In the case of severe envenomation, the time to onset of symptoms is less than one hour, with a study of Sydney funnel-web spider bites finding a median time of 28 minutes. This same study revealed that children are at particular risk of severe Sydney funnel-web spider envenoming, with 42% of all cases of severe envenoming being children.

There is at least one recorded case of a small child dying within 15 minutes of a bite from a funnel-web.

===Symptoms===
The bite of a Sydney funnel-web is initially very painful, with clear fang marks separated by several millimetres. The size of fangs is responsible for the initial pain. In some cases the spider will remain attached until dislodged by shaking or flicking it off. Physical symptoms can include intense nausea, vomiting, copious secretion of saliva, muscular twitching and breathing difficulty, disorientation and confusion, leading to unconsciousness.

===Treatment===

A Sydney funnel-web bite is regarded as a medical emergency requiring immediate hospital treatment. Guidelines recommend two vials of antivenom, or four if symptoms of envenomation are severe. Patients are assessed every 15 minutes, with further vials recommended if symptoms do not resolve. The most vials that have been used to treat a bite is twelve, for a 10-year-old boy who was bitten in February 2017 by a male Sydney funnel-web that was hiding in a shoe.

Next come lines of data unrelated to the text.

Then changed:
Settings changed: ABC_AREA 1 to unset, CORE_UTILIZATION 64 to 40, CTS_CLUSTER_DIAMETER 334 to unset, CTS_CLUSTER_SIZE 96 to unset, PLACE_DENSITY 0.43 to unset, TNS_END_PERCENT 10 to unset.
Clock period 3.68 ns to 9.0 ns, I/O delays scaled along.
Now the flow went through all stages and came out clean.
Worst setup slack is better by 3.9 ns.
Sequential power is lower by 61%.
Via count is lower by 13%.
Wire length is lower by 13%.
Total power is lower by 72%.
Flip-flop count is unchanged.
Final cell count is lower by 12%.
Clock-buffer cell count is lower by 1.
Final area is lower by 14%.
## red
## DWT
module DWT(clk, inp1,inp2,inp3,inp4,inp5,inp6,inp7,inp8, outp1,outp2,outp3,outp4,outp5,outp6,outp7,outp8,dwt_valid);
input clk;
input [63:0]inp1,inp2,inp3,inp4,inp5,inp6,inp7,inp8;
output [63:0] outp1,outp2,outp3,outp4,outp5,outp6,outp7,outp8;
output dwt_valid;
wire [63:0] inp_1d [7:0];
wire [63:0] out_1d [7:0];
wire dwt_valid1, dwt_valid2, dwt_valid3, dwt_valid4;
assign inp_1d [0] = inp1;
assign inp_1d [1] = inp2;
assign inp_1d [2] = inp3;
assign inp_1d [3] = inp4;
assign inp_1d [4] = inp5;
assign inp_1d [5] = inp6;
assign inp_1d [6] = inp7;
assign inp_1d [7] = inp8;
genvar j;
	generate 
		for(j=0;j<8;j=j+1) 
		begin : name
			wavelet_1d u0(clk,inp_1d[j],out_1d[j]);
		end
	endgenerate 
wavelet_2d x1 (clk, out_1d[0],out_1d[1],outp1,outp5,dwt_valid1);
wavelet_2d x2 (clk, out_1d[2],out_1d[3],outp2,outp6,dwt_valid2);
wavelet_2d x3 (clk, out_1d[4],out_1d[5],outp3,outp7,dwt_valid3);
wavelet_2d x4 (clk, out_1d[6],out_1d[7],outp4,outp8,dwt_valid4);
  ...
Size: ~8000 cells after synthesis, ~1900 flip-flops, ~1000 I/O pins, roughly 0.083 mm2 of cells after synthesis.
clock: 2.78 ns
lec_check: 0
cap_margin: 20
core_margin: 2
core_utilization: 67
slew_margin: 20
run.sh (not shown) runs the stock make flow with config.mk's settings and CLKGATE_MAP_FILE=.
Input-level comparison between blue and red:
- CORE_UTILIZATION now 40, was 67
- the clock period (ns, I/O delays scaled along) now 4.5, was 2.78
blue ran to completion and came out clean on the timing, DRC and antenna checks.
Note that the last weighted congestion value of the routability-driven placer recorded for red amounts to 1.08 times the value seen in blue.
Against red as the reference, blue delivers a lower number of ordinary and repair buffers in the finished layout.
Taking red as 1.0, blue lands at 0.63 on design internal power.
Compared with red, in blue wire length on met3 decreased 10000 um, combinational share of power decreased 2.4 points.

The antivenom was developed by a team headed by Struan Sutherland at the Commonwealth Serum Laboratories in Melbourne. Since the antivenom became available in 1981 there have been no recorded fatalities from Sydney funnel-web spider bites. In September 2012 stocks of antivenom were running low, and people were asked to catch the spiders so that they could be milked for their venom. One dose of antivenom requires around 70 milkings from a Sydney funnel-web spider.

The Australian Reptile Park receives Sydney funnel-web spiders as part of its milking program. In January 2016, they received a male Sydney funnel-web with a 10 cm leg span, described by the park as the largest specimen it had ever seen.